Stereovision is a discipline that deals with the reconstruction of 3D information from images. For the reconstruction of a point, several images of this point are needed. These images must be taken from different points of view. The key step of the reconstruction, which is often problematic, is to identify the images of the point to be reconstructed in each view.

## Epipolar Geometry

Epipolar geometry involves two cameras. The epipolar geometry describes the geometric properties between two views of the same scene and depends only on the intrinsic parameters of the cameras and their relative positions. It provides, in particular, the epipolar constraint, which will be very useful to produce the matches between views.

## The Fondamental Matrix

![Epipolar Geometry - Sanyam Kapoor](epipolar.png)

Let us imagine that we have two images, right and left, of the world space. Let's take a point $\vec{x}$ in the right image space. The point $\vec{X}$ of the world space, of which $\vec{x}$ is the image, can be anywhere on the line passing through $\vec{x}$ and the optical center of the right camera. We will call this line the back-projected ray of $\vec{x}$. Let us note $\vec{x}'$ the image of $\vec{X}$ in the left image space. The locus of $\vec{x}'$ is therefore the image line of the back-projected ray of $\vec{x}$. This line is called the epipolar line and is denoted $\vec{l}'$. The epipolar line passes through the epipole $\vec{e}'$, image of the optical center of the right camera.

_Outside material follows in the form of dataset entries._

==> src/rtl/lsu_mem_arbiter_pkg.sv <==
// lsu_arb_pkg: shared FSM state type and requester-id width helper for lsu_mem_arbiter
package lsu_arb_pkg;

    typedef enum logic [1:0] {IDLE, READ_WAIT, WRITE_WAIT, RELAY} arb_state_t;

    // A single requester still needs a 1-bit id so the ports stay legal
    function automatic int req_id_bits(input int n);
        return (n > 1) ? $clog2(n) : 1;
    endfunction

endpackage

==> src/rtl/lsu_mem_arbiter_if.sv <==
// lsu_mem_arbiter_if: per-thread LSU request side plus the single data-memory channel
//   slave  : arbiter view (takes LSU requests, drives the memory channel)
//   master : environment view (LSUs and memory controller)
interface lsu_mem_arbiter_if #(
    parameter int ADDR_BITS = 8,
    parameter int DATA_BITS = 8,
    parameter int NUM_REQ   = 2
);
    logic [NUM_REQ-1:0]                req_read_valid;
    logic [NUM_REQ-1:0][ADDR_BITS-1:0] req_read_address;
    logic [NUM_REQ-1:0]                req_read_ready;
    logic [NUM_REQ-1:0][DATA_BITS-1:0] req_read_data;
    logic [NUM_REQ-1:0]                req_write_valid;
    logic [NUM_REQ-1:0][ADDR_BITS-1:0] req_write_address;
    logic [NUM_REQ-1:0][DATA_BITS-1:0] req_write_data;
    logic [NUM_REQ-1:0]                req_write_ready;
    logic                              mem_read_valid;
    logic [ADDR_BITS-1:0]              mem_read_address;
    logic                              mem_read_ready;
    logic [DATA_BITS-1:0]              mem_read_data;
    logic                              mem_write_valid;
    logic [ADDR_BITS-1:0]              mem_write_address;
    logic [DATA_BITS-1:0]              mem_write_data;
    logic                              mem_write_ready;

    modport slave (
        input  req_read_valid, req_read_address, req_write_valid, req_write_address, req_write_data,
        input  mem_read_ready, mem_read_data, mem_write_ready,
        output req_read_ready, req_read_data, req_write_ready,
        output mem_read_valid, mem_read_address, mem_write_valid, mem_write_address, mem_write_data
    );

    modport master (
        output req_read_valid, req_read_address, req_write_valid, req_write_address, req_write_data,
        output mem_read_ready, mem_read_data, mem_write_ready,
        input  req_read_ready, req_read_data, req_write_ready,
        input  mem_read_valid, mem_read_address, mem_write_valid, mem_write_address, mem_write_data
    );
endinterface

==> src/rtl/lsu_mem_arbiter_rr_pick.sv <==
// rr_pick: combinational round-robin picker, first set request at or after ptr (wrapping)
//   req   : request vector
//   ptr   : starting index
//   found : any request set
//   id    : chosen index
module rr_pick #(
    parameter int NUM_REQ = 2,
    parameter int ID_BITS = 1
) (
    input  logic [NUM_REQ-1:0] req,
    input  logic [ID_BITS-1:0] ptr,
    output logic               found,
    output logic [ID_BITS-1:0] id
);
    logic [2*NUM_REQ-1:0] rot;

    // Rotating a doubled copy puts the requester at ptr in bit 0
    assign rot = {req, req} >> ptr;

    always_comb begin
        found = |req;
        id = '0;
        for (int j = NUM_REQ - 1; j >= 0; j--)
            if (rot[j]) id = ID_BITS'((int'(ptr) + j) % NUM_REQ);
    end
endmodule

==> src/rtl/lsu_mem_arbiter.sv <==
// lsu_mem_arbiter: shares one data-memory read/write channel among NUM_REQ LSUs, round-robin
//   clk      : clock, rising edge
//   reset    : asynchronous active-low reset
//   bus      : LSU request side and memory channel (lsu_mem_arbiter_if.slave)
//   busy     : high whenever the FSM is not IDLE
//   grant_id : requester currently being served
// Option LSU_ARB_READ_MERGE_EN: same-address reads pending at grant share one memory read.
module lsu_mem_arbiter
    import lsu_arb_pkg::*;
#(
    parameter int ADDR_BITS   = 8,
    parameter int DATA_BITS   = 8,
    parameter int NUM_REQ     = 2,
    parameter int REQ_ID_BITS = req_id_bits(NUM_REQ)
) (
    input  logic                   clk,
    input  logic                   reset,
    lsu_mem_arbiter_if.slave       bus,
    output logic                   busy,
    output logic [REQ_ID_BITS-1:0] grant_id
);
    arb_state_t                        state, state_n;
    logic [REQ_ID_BITS-1:0]            id_q, id_n, rr_ptr, rr_ptr_n, pick_id;
    logic                              is_wr, is_wr_n, found;
    logic [ADDR_BITS-1:0]              addr_q, addr_n;
    logic [DATA_BITS-1:0]              wdata_q, wdata_n;
    logic [NUM_REQ-1:0]                mask, pending, req_any;
    logic [NUM_REQ-1:0][DATA_BITS-1:0] rdata;

    assign req_any = bus.req_read_valid | bus.req_write_valid;

    rr_pick #(.NUM_REQ(NUM_REQ), .ID_BITS(REQ_ID_BITS)) u_pick (
        .req(req_any), .ptr(rr_ptr), .found(found), .id(pick_id)
    );

    always_ff @(posedge clk or negedge reset) begin
        if (!reset) begin
            state   <= IDLE;
            id_q    <= '0;
            rr_ptr  <= '0;
            is_wr   <= 1'b0;
            addr_q  <= '0;
            wdata_q <= '0;
        end else begin
            state   <= state_n;
            id_q    <= id_n;
            rr_ptr  <= rr_ptr_n;
            is_wr   <= is_wr_n;
            addr_q  <= addr_n;
            wdata_q <= wdata_n;
        end
    end

    always_comb begin
        state_n  = state;
        id_n     = id_q;
        rr_ptr_n = rr_ptr;
        is_wr_n  = is_wr;
        addr_n   = addr_q;
        wdata_n  = wdata_q;
        // Served requesters that still hold valid keep the FSM in RELAY
        pending  = (is_wr ? bus.req_write_valid : bus.req_read_valid) & mask;
        unique case (state)
            IDLE: if (found) begin
                id_n    = pick_id;
                is_wr_n = !bus.req_read_valid[pick_id];
                addr_n  = is_wr_n ? bus.req_write_address[pick_id] : bus.req_read_address[pick_id];
                wdata_n = bus.req_write_data[pick_id];
                state_n = is_wr_n ? WRITE_WAIT : READ_WAIT;
            end
            READ_WAIT:  state_n = bus.mem_read_ready ? RELAY : READ_WAIT;
            WRITE_WAIT: state_n = bus.mem_write_ready ? RELAY : WRITE_WAIT;
            RELAY: if (pending == '0) begin
                state_n  = IDLE;
                rr_ptr_n = (id_q == REQ_ID_BITS'(NUM_REQ - 1)) ? '0 : id_q + 1'b1;
            end
        endcase
    end

`ifdef LSU_ARB_READ_MERGE_EN
    logic [NUM_REQ-1:0] merge_q, same_addr;

    always_comb begin
        same_addr = '0;
        for (int i = 0; i < NUM_REQ; i++)
            same_addr[i] = bus.req_read_valid[i] &&
                           bus.req_read_address[i] == bus.req_read_address[pick_id];
    end

    always_ff @(posedge clk or negedge reset) begin
        if (!reset) merge_q <= '0;
        else if (state == IDLE && found)
            merge_q <= bus.req_read_valid[pick_id] ? same_addr : NUM_REQ'(1) << pick_id;
    end

    assign mask = merge_q;
`else
    assign mask = NUM_REQ'(1) << id_q;
`endif

    always_ff @(posedge clk or negedge reset) begin
        if (!reset) rdata <= '0;
        else if (state == READ_WAIT && bus.mem_read_ready)
            for (int i = 0; i < NUM_REQ; i++)
                if (mask[i]) rdata[i] <= bus.mem_read_data;
    end

    assign busy                  = state != IDLE;
    assign grant_id              = id_q;
    assign bus.mem_read_valid    = state == READ_WAIT;
    assign bus.mem_write_valid   = state == WRITE_WAIT;
    assign bus.mem_read_address  = addr_q;
    assign bus.mem_write_address = addr_q;
    assign bus.mem_write_data    = wdata_q;
    assign bus.req_read_ready    = (state == RELAY && !is_wr) ? mask : '0;
    assign bus.req_write_ready   = (state == RELAY && is_wr) ? mask : '0;
    assign bus.req_read_data     = rdata;
endmodule

==> src/flat_wrapper.sv <==
// flat-port wrapper written by rule: the top's interface ports become plain ports
module lsu_mem_arbiter_flat import lsu_arb_pkg::*;
#(
    parameter int ADDR_BITS   = 8,
    parameter int DATA_BITS   = 8,
    parameter int NUM_REQ     = 2,
    parameter int REQ_ID_BITS = req_id_bits(NUM_REQ)
)
  (clk, reset, busy, grant_id, bus_req_read_valid, bus_req_read_address, bus_req_write_valid, bus_req_write_address, bus_req_write_data, bus_mem_read_ready, bus_mem_read_data, bus_mem_write_ready, bus_req_read_ready, bus_req_read_data, bus_req_write_ready, bus_mem_read_valid, bus_mem_read_address, bus_mem_write_valid, bus_mem_write_address, bus_mem_write_data);
  lsu_mem_arbiter_if #(.ADDR_BITS(ADDR_BITS), .DATA_BITS(DATA_BITS), .NUM_REQ(NUM_REQ)) bus_i ();
  input  logic clk;
  input  logic reset;
  output logic busy;
  output logic [REQ_ID_BITS-1:0] grant_id;
  input wire logic [$bits(bus_i.req_read_valid)-1:0] bus_req_read_valid;
  input wire logic [$bits(bus_i.req_read_address)-1:0] bus_req_read_address;
  input wire logic [$bits(bus_i.req_write_valid)-1:0] bus_req_write_valid;
  input wire logic [$bits(bus_i.req_write_address)-1:0] bus_req_write_address;
  input wire logic [$bits(bus_i.req_write_data)-1:0] bus_req_write_data;
  input wire logic [$bits(bus_i.mem_read_ready)-1:0] bus_mem_read_ready;
  input wire logic [$bits(bus_i.mem_read_data)-1:0] bus_mem_read_data;
  input wire logic [$bits(bus_i.mem_write_ready)-1:0] bus_mem_write_ready;
  output wire logic [$bits(bus_i.req_read_ready)-1:0] bus_req_read_ready;
  output wire logic [$bits(bus_i.req_read_data)-1:0] bus_req_read_data;
  output wire logic [$bits(bus_i.req_write_ready)-1:0] bus_req_write_ready;
  output wire logic [$bits(bus_i.mem_read_valid)-1:0] bus_mem_read_valid;
  output wire logic [$bits(bus_i.mem_read_address)-1:0] bus_mem_read_address;
  output wire logic [$bits(bus_i.mem_write_valid)-1:0] bus_mem_write_valid;
  output wire logic [$bits(bus_i.mem_write_address)-1:0] bus_mem_write_address;
  output wire logic [$bits(bus_i.mem_write_data)-1:0] bus_mem_write_data;
  assign bus_i.req_read_valid = bus_req_read_valid;
  assign bus_i.req_read_address = bus_req_read_address;
  assign bus_i.req_write_valid = bus_req_write_valid;
  assign bus_i.req_write_address = bus_req_write_address;
  assign bus_i.req_write_data = bus_req_write_data;
  assign bus_i.mem_read_ready = bus_mem_read_ready;
  assign bus_i.mem_read_data = bus_mem_read_data;
  assign bus_i.mem_write_ready = bus_mem_write_ready;
  assign bus_req_read_ready = bus_i.req_read_ready;
  assign bus_req_read_data = bus_i.req_read_data;
  assign bus_req_write_ready = bus_i.req_write_ready;
  assign bus_mem_read_valid = bus_i.mem_read_valid;
  assign bus_mem_read_address = bus_i.mem_read_address;
  assign bus_mem_write_valid = bus_i.mem_write_valid;
  assign bus_mem_write_address = bus_i.mem_write_address;
  assign bus_mem_write_data = bus_i.mem_write_data;
  lsu_mem_arbiter #(.ADDR_BITS(ADDR_BITS), .DATA_BITS(DATA_BITS), .NUM_REQ(NUM_REQ), .REQ_ID_BITS(REQ_ID_BITS)) u_core (.clk(clk), .reset(reset), .bus(bus_i), .busy(busy), .grant_id(grant_id));
endmodule
==> config.mk <==
export PLATFORM = sky130hd
export DESIGN_NAME = lsu_mem_arbiter_flat
export DESIGN_NICKNAME = d
export VERILOG_FILES = /design/src/rtl/lsu_mem_arbiter_pkg.sv /design/src/rtl/lsu_mem_arbiter_if.sv /design/src/rtl/lsu_mem_arbiter_rr_pick.sv /design/src/rtl/lsu_mem_arbiter.sv /design/src/flat_wrapper.sv
export SDC_FILE = /design/constraint.sdc
export NUM_CORES = 1
export LEC_CHECK = 0
export ABC_AREA = 1
export CAP_MARGIN = 20
export CORE_MARGIN = 10
export CORE_UTILIZATION = 35
export CTS_CLUSTER_SIZE = 14
export DETAILED_ROUTE_END_ITERATION = 6
export PLACE_DENSITY = 0.87
export SETUP_SLACK_MARGIN = 0.2
export SLEW_MARGIN = 40
export SYNTH_ARGS = -nofsm -noshare
export SYNTH_HDL_FRONTEND = slang
export SYNTH_HIERARCHICAL = 1
export SYNTH_SLANG_ARGS = --single-unit
==> constraint.sdc <==
create_clock -name clk -period 1.16 [get_ports clk]
set_input_delay 0.232 -clock clk [delete_from_list [all_inputs] [get_ports clk]]
set_output_delay 0.232 -clock clk [all_outputs]
set_load 0.05 [all_outputs]
==> run summary, run 1 <==
clock tree from TritonCTS: built
gr usage total: 0.2107
M3 GR Usage: 0.05678
GRT overflow: 0
Layout Utilization: 0.9081
worst path required time: 930 ps
Worst-Margin Slew: 392.2 ps
most common cell after layout, fill and taps aside: nand2_1
Area Growth Syn to Fin: 145.9%
Sequential Area: 947.2 um2
CP Capture Type: primary output
RSZ-0062 raised after global routing: yes
via count: 2872
syn nets: 344
GR peak layer: met2
gp weighted congestion: 0.8596
first-pass GRT wire length: 16.05 mm
Root Driver: clkbuf_8
Hold Fails Final Rpt: 0
Max Cap Violations: 0
crit-path max cell delay: 470 ps
WL/cell: 24.49 um
row count: 27
clock sink count: 37
Worst-path clk slew: 90 ps
Max Slew Vio Count: 0
die area: 9393 um2
biggest area consumer among synthesized cells: dfrtp_1
Max Fclk: 634.8 MHz
fillcell total: 195
cell area power density: 3227 nW/um2
CP Launch Type: flop
most frequent cells in the layout: nand2_1 (77), clkdlybuf4s50_1 (58), buf_12 (56), nand2_2 (40), buf_4 (38)
vias in the first global route: 2828
hold slack: 378.8 ps
status: finished, violations left
Via density: 5.512
Final ANT Viol Nets: 0
type of the worst min-delay path: in -> async
final setup fails: 57
Top Ports: 112
die height: 96.92 um
synthesized area per cell: 7.395 um2
H-tree levels: 2
Critical Path Fanout Max: 6
Tmin final: 1575 ps
Max IR drop VDD: 2100 uV
Routed WL: 12.76 mm
CTS Buffer Depth: 2
CP Class: reg -> out
slew margin rel.: 0.7385
Crit path arrival time: 1340 ps
Ys Warns: 6
largest cells by area after synthesis: dfrtp_1 (45%), nand2_1 (24%), o21ai_2 (6.8%), buf_4 (4.0%), nor2_1 (3.4%)
DRC: 0
Critical Path Slowest Stage Cell: dfrtp_2
Yosys cell types: 21
clock buffer count from CTS: 5
footprint of the multi-input gates: 1439 um2
setup TNS: -13860 ps
met2 usage: 0.4085
nets: 512
core area: 5608 um2
post-place setup slack: -757.3 ps
worst path cell trace: nand2_4, nor3_4, buf_12
worst path buffer plus inverter count: 1
Pwr Total: 16.43 mW
final worst slack: -415.4 ps
crit share post-route: 1.358
Post-Synthesis Cells: 280
initial antenna violation count: 0
Seq cells post-synth: 37
largest net degree at the start of global routing: 24
Pleak: 2.387 nW
initial core utilization: 0.3693
detailed placement HPWL: 6.292 mm
share of cells above drive strength 1: 0.5880
cell family with most CP delay: flip-flops
mapped cell area: 2071 um2
Yosys top cell area share: 0.4471
clk_lat worst skew: 300 ps
clock skew after layout: 12.12 ps
diodes inserted: 0
IO Port Bufs: 111
sequential area share after synthesis: 0.4471
Pre-antenna DRT Iters: 6
Die X: 96.92 um
1st-iter DRT viols: 307
met1 Track Usage GR: 0.2067
violated checks: setup timing
## worst paths after layout
path / start / end / slack, ps / depth (start not counted)
hold reg to reg: u_core/bus.req_read_data[7] / u_core/bus.req_read_data[7] / 550 / 2
setup / recovery: u_core/state[1] / bus_req_read_ready[0] / -420 / 3
min in group clk: bus_mem_read_data[7] / u_core/bus.req_read_data[7] / 530 / 3
setup reg to reg: u_core/rr_ptr / u_core/bus.mem_read_address[7] / -420 / 11
hold / removal: reset / u_core/state[0] / 380 / 2
max in group asynchronous: reset / u_core/bus.req_read_data[0] / 290 / 3
## state kept, by name, indices dropped and copies added (netlist names)
name,count
u_core/bus.req_read_data,16
u_core/bus.mem_read_address,8
u_core/bus.mem_write_data,8
u_core/state,2
u_core/grant_id,1
u_core/is_wr,1
u_core/rr_ptr,1
## cell type report
| type | instances | area share |
|---|---|---|
| Clock buffer | 6 | 0.01622 |
| Clock inverter | 2 | 0.007371 |
| Inverter | 21 | 0.01916 |
| Multi-Input combinational cell | 204 | 0.2826 |
| Sequential cell | 37 | 0.1860 |
| Tap cell | 72 | 0.01769 |
| Timing Repair Buffer | 179 | 0.4710 |
## power breakdown
part           leakage, nW  switching [mW]  internal, mW
combinational         1.89            6.47          5.88
sequential           0.444           0.907          1.96
clock               0.0574           0.523         0.700
## cell families (layout without fill, tap and decap cells)
kind of cell / Yosys count / count (layout) / synth area share
AND/OR/NAND/NOR: 173 / 174 / 0.3372
buffers and inverters: 40 / 208 / 0.1033
flip-flops: 37 / 37 / 0.4471
AO/OA/AOI/OAI: 30 / 30 / 0.1124
## what timing repair did
item | in CTS | in global routing
setup buffers | 22 | 14
hold buffers | 1 | 0
gates cloned | 7 | 1
resized for setup | 85 | 73
setup endpoints to repair | 85 | 85
pin swaps | 49 | 32
hold endpoints to repair | 14 | 0
## cell usage after synthesis
master / count
o31ai_1: 8
nand2_2: 6
o21ai_1: 1
inv_1: 18
inv_2: 3
or2_2: 2
dfrtp_1: 37
nor2_2: 1
nand2_1: 134
buf_6: 2
buf_2: 6
a21oi_1: 1
nand3_1: 5
buf_4: 11
o211ai_1: 1
or2_1: 1
nor2_1: 19
o21ai_0: 3
nor3_1: 4
nor3_4: 1
o21ai_2: 16
## metrics by stage
step	std cells	cell area (um2)
global placement	468	3973
finish	521	5092
CTS	506	4677
floorplan	280	2248
global route	521	5092
detailed placement	468	3973
## metal layers
metal / share of wire / routed length (um)
met4: 0.054 / 685
met1: 0.34 / 4280
met3: 0.075 / 959
met5: 0 / 0
met2: 0.54 / 6835
## worst reg2reg max path, cell delays in order, from the launching register on
cell,delay (ps)
dfrtp_1,380
inv_2,60
a21oi_2,180
buf_6,170
inv_8,70
nand2_8,100
nand2_8,70
buf_4,150
nand2_1,60
nand2_1,60
nand2_1,80
nand2_1,80
No activity file was read; power rests on OpenSTA's default activity.
==> run 2, diff against run 1 <==
--- a/config.mk
+++ b/config.mk
@@ -7,7 +7,6 @@
 export LEC_CHECK = 0
 export ABC_AREA = 1
 export CAP_MARGIN = 20
-export CORE_MARGIN = 10
 export CORE_UTILIZATION = 35
 export CTS_CLUSTER_SIZE = 14
 export DETAILED_ROUTE_END_ITERATION = 6
==> run summary, run 2 (synthesis results as in run 1) <==
status: finished, violations left
violated checks: setup timing
via count: 3237 (+13%)
clock buffer count from CTS: 5 (unchanged)
initial core utilization: 0.3693 (unchanged)
Setup crit end: u_core/bus.mem_read_address[7]
die area: 6228 um2 (-34%)
Worst-path clk slew: 90 ps (about the same)
Pre-antenna DRT Iters: 6 (unchanged)
CP Class: reg -> reg
Via density: 6.050 (+9.8%)
Crit path arrival time: 2150 ps (+810 ps)
slew margin rel.: 0.7368 (-0.001771)
diodes inserted: 0 (unchanged)
FF-to-FF setup slack: -820 ps (-400 ps)
first-pass GRT wire length: 15.53 mm (-3.3%)
Final ANT Viol Nets: 0 (unchanged)
worst path required time: 1340 ps (+410 ps)
Pleak: 2.492 nW (+4.4%)
clock skew after layout: 15.74 ps (+3.611 ps)
worst-case reg-to-reg path depth: 12 (+1)
clock tree from TritonCTS: built
Tmin final: 1977 ps (+402.0 ps)
row count: 27 (unchanged)
GRT overflow: 0 (unchanged)
Max Fclk: 505.7 MHz (-20%)
Area Growth Syn to Fin: 160.2%
Critical Path Fanout Max: 5 (-1)
detailed placement HPWL: 5.443 mm (-13%)
CTS Buffer Depth: 2 (unchanged)
final setup fails: 52 (-8.8%)
FF-to-FF Start: u_core/rr_ptr
CP Capture Type: flop
clock sink count: 37 (unchanged)
Root Driver: clkbuf_8
setup TNS: -17710 ps (-3844 ps)
clk_lat worst skew: 300 ps (about the same)
Max IR drop VDD: 2084 uV (-0.79%)
Top Ports: 112 (unchanged)
largest net degree at the start of global routing: 24 (unchanged)
r2r endpoint: u_core/bus.mem_read_address[7]
DRC: 0 (unchanged)
crit share post-route: 1.705 (+0.3465)
Worst-Margin Slew: 390.7 ps (-1.472 ps)
WL/cell: 28.13 um (+15%)
initial antenna violation count: 0 (unchanged)
vias in the first global route: 2917 (+3.1%)
1st-iter DRT viols: 484 (+58%)
RSZ-0062 raised after global routing: yes
H-tree levels: 2 (unchanged)
Max Slew Vio Count: 0 (unchanged)
most frequent cells in the layout: nand2_1 (73), clkdlybuf4s50_1 (58), buf_12 (58), nand2_2 (40), buf_4 (38)
Hold Fails Final Rpt: 0 (unchanged)
IO Port Bufs: 111 (unchanged)
final worst slack: -817.4 ps (-402.0 ps)
type of the worst min-delay path: in -> async
share of cells above drive strength 1: 0.6285 (+0.04054)
Max Cap Violations: 0 (unchanged)
nets: 526 (+2.7%)
Routed WL: 15.05 mm (+18%)
gp weighted congestion: 0.8438 (-1.8%)
gr usage total: 0.3376 (+0.1269)
die height: 78.92 um (-19%)
Pwr Total: 17.61 mW (+7.2%)
CP Launch Type: flop
Die X: 78.92 um (-19%)
cell area power density: 3269 nW/um2 (+1.3%)
max reg flops: 16 (unchanged)
Critical path origin: u_core/rr_ptr
core area: 5608 um2 (unchanged)
most common cell after layout, fill and taps aside: nand2_1
[run 2: critical path: stages, from the launching register on]
cell	delay (ps)
dfrtp_1	390
inv_2	70
a21oi_2	150
buf_6	150
inv_8	50
buf_6	130
buf_12	140
nand2_2	60
nand2_2	60
nand2_1	190
nand2_1	220
nand2_1	160
nand2_1	90
[run 2: through the flow]
step                      utilization  hold slack, ps  instances  setup WS (ps)  cell area, um2
after floorplan                     -          -63.59        280         -317.1            2248
after global placement         0.7146           177.9        471         -659.8            4008
after detailed placement       0.7146           180.6        471         -736.0            4008
after CTS                      0.8552           385.7        511         -354.0            4796
after global routing           0.9607           389.3        535         -783.3            5388
final                          0.9607           392.8        535         -817.4            5388
[run 2: area by class of cell]
| type | instances | area [um2] |
|---|---|---|
| multi-input cells | 204 | 1544 |
| clock inverters | 2 | 13.76 |
| well taps | 72 | 90.09 |
| clock buffers | 6 | 82.58 |
| inverters | 21 | 95.09 |
| fillers | 113 | 220.2 |
| repair buffers | 193 | 2610 |
| flip-flops and latches | 37 | 952.2 |
[run 2: what timing repair did]
item / 4_1_cts / 5_1_grt
gates cloned: 9 / 2
setup endpoints to repair: 85 / 88
hold buffers: 1 / 0
buffers inserted: 22 / 22
pin swaps: 40 / 33
resized for setup: 92 / 100
endpoints found under the hold margin: 14 / 0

In 2D projective geometry, a line with equation $ax+by+c = 0$ is represented by a vector with three components $(a, b, c)^T$ defined to within one factor. Thus, we have the following relationship:

>The point $\vec{x}$ belongs to the line $\vec{l}$ if and only if $x^T\vec{l} = 0$.

Moreover, in 2D projective geometry, the following remarkable relations are valid:

- The intersection of two lines $l$ and $l'$ is given by $x = l \times l'$,
- The line passing through two points $x$ and $x'$ is given by $l = x \times x'$.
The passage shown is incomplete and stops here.